Posted: Tue Dec 18, 2007 10:23 pm Post subject: Retrospective change request
Ed is correct in his assessment you can have a change that is to implement a quick fix (to get the system back on its feet) but after the fact you HAVE to do the due diligence of documentation.
Also, just a point of fact, ITIL does not have standards it is a framework of best practices.......if Standards are to be applied to ITIL than those Standards would be ISO 20K. Yes, common language is esstential to any broad scope business change, keep your head up and good luck
yes you can have retrospective changes. Ensure you have them only for emergencies and also that you have a time period for when they have to be logged e.g. 24 hours after the change and no later. _________________ Mark O'Loughlin
ITSM / ITIL Consultant
Joined: Oct 26, 2007 Posts: 295 Location: Calgary, Canada
Posted: Thu Jan 03, 2008 3:02 am Post subject:
Agree with all the above posters. The only thing I wanted to add is that somebody should be accountable and have it in their job responsibilities that all such changes are recorded within certain period of time.

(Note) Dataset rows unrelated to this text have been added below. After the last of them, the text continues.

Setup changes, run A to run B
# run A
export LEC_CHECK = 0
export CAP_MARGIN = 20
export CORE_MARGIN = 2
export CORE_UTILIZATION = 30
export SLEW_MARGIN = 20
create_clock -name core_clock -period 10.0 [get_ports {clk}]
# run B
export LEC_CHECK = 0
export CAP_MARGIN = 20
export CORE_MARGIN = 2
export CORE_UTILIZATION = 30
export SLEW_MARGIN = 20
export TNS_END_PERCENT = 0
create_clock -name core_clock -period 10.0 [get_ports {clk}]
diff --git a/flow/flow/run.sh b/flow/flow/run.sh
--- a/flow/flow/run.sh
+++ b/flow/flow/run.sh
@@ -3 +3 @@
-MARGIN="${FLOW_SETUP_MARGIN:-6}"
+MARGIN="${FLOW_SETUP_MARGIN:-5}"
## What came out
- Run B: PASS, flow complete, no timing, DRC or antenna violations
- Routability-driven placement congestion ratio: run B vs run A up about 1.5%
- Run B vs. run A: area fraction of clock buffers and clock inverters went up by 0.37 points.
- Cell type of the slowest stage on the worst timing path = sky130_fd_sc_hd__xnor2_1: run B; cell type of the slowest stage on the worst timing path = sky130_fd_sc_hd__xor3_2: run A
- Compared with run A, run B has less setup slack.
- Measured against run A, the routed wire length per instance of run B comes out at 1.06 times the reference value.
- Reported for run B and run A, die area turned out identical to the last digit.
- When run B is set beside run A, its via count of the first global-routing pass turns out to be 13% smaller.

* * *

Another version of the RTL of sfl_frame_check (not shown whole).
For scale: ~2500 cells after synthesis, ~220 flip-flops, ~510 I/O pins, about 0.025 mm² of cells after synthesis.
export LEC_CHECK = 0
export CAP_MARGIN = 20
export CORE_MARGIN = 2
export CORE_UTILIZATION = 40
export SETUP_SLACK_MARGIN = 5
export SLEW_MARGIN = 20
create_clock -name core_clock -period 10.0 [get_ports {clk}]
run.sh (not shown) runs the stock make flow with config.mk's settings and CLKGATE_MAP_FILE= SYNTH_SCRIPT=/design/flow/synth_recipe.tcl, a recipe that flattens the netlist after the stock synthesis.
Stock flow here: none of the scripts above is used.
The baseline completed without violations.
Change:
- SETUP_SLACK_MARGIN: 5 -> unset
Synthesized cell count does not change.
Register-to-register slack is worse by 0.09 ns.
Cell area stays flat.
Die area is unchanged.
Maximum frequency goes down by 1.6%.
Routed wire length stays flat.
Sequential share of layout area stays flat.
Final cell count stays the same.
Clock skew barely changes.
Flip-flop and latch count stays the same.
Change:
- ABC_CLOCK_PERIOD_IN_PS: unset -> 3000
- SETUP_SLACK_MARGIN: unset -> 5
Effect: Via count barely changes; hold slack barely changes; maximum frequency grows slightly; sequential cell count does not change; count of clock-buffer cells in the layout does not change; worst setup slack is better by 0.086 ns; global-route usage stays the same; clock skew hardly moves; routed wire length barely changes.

Make sure it is ONE person who has to ensure that happens, otherwise, it won't get done.
I am fairly new to itil. in an interview i was asked what retrospective change is.. i didnt know.. well i read the above comments.. so i now understand that it means... first fix the issue then document it. but what i want to know is.. even in an emergency, an ECAB is convened.. so does that not happen in retrospective change? or can somebody please explain me the process of retrospective change...
Joined: Sep 16, 2006 Posts: 3536 Location: London, UK
Posted: Thu Jun 12, 2014 4:31 am Post subject:
A Retrospective change - an example.
The company has a network which is managed by Cisco routers
The company finds out that the network is suffering several intermittent outages.
The fix is to upload a fix.
The problem is that the standard process is to test this fix in a test environment and then watch
The fix is NOT Guarenteed to solve the issue... but....
So the IT Mgmt gives the go ahead. It gets done
It fixes the problem
So the IT Mgmt has the network team raise the Change request... and get it scheduled for the next meeting
The reason it is a retro spective is that the time that is needed to approve an emergency change may be too long before the company's entire network shuts down _________________ John Hardesty
ITSM Manager's Certificate (Red Badge)
Change Management is POWER & CONTROL. /....evil laughter
Emergency changes, in my opinion, should be like Standard Changes with approval given in advance.
In fact emergency changes shouldn't even require any detailed information on the change record prior to being implemented. This can be added afterwards.
An Emergency Change should only be used to restore service or prevent an immediate outage to service.
I wouldn’t be in favour of that as this is not about the re-categorisation of change types, but simply completing the formal paper work and processes at a later date.
From experience, a firewall change had to be made urgently in order restore service because an external supplier had moved one of their servers which involved changing the server’s IP address without giving us advance notification. Network operations spoke to the external supplier in order to obtain the new IP address, so that a change could be made to the firewall.
The network operations team discussed the change amongst themselves, (almost like a mini CAB) gave me the heads up and what they were planning to do, then successfully made the change on the firewall, resulting in the restoration of service.
An RFC was then generated to cover the work which was formally presented at the next CAB as part of the process.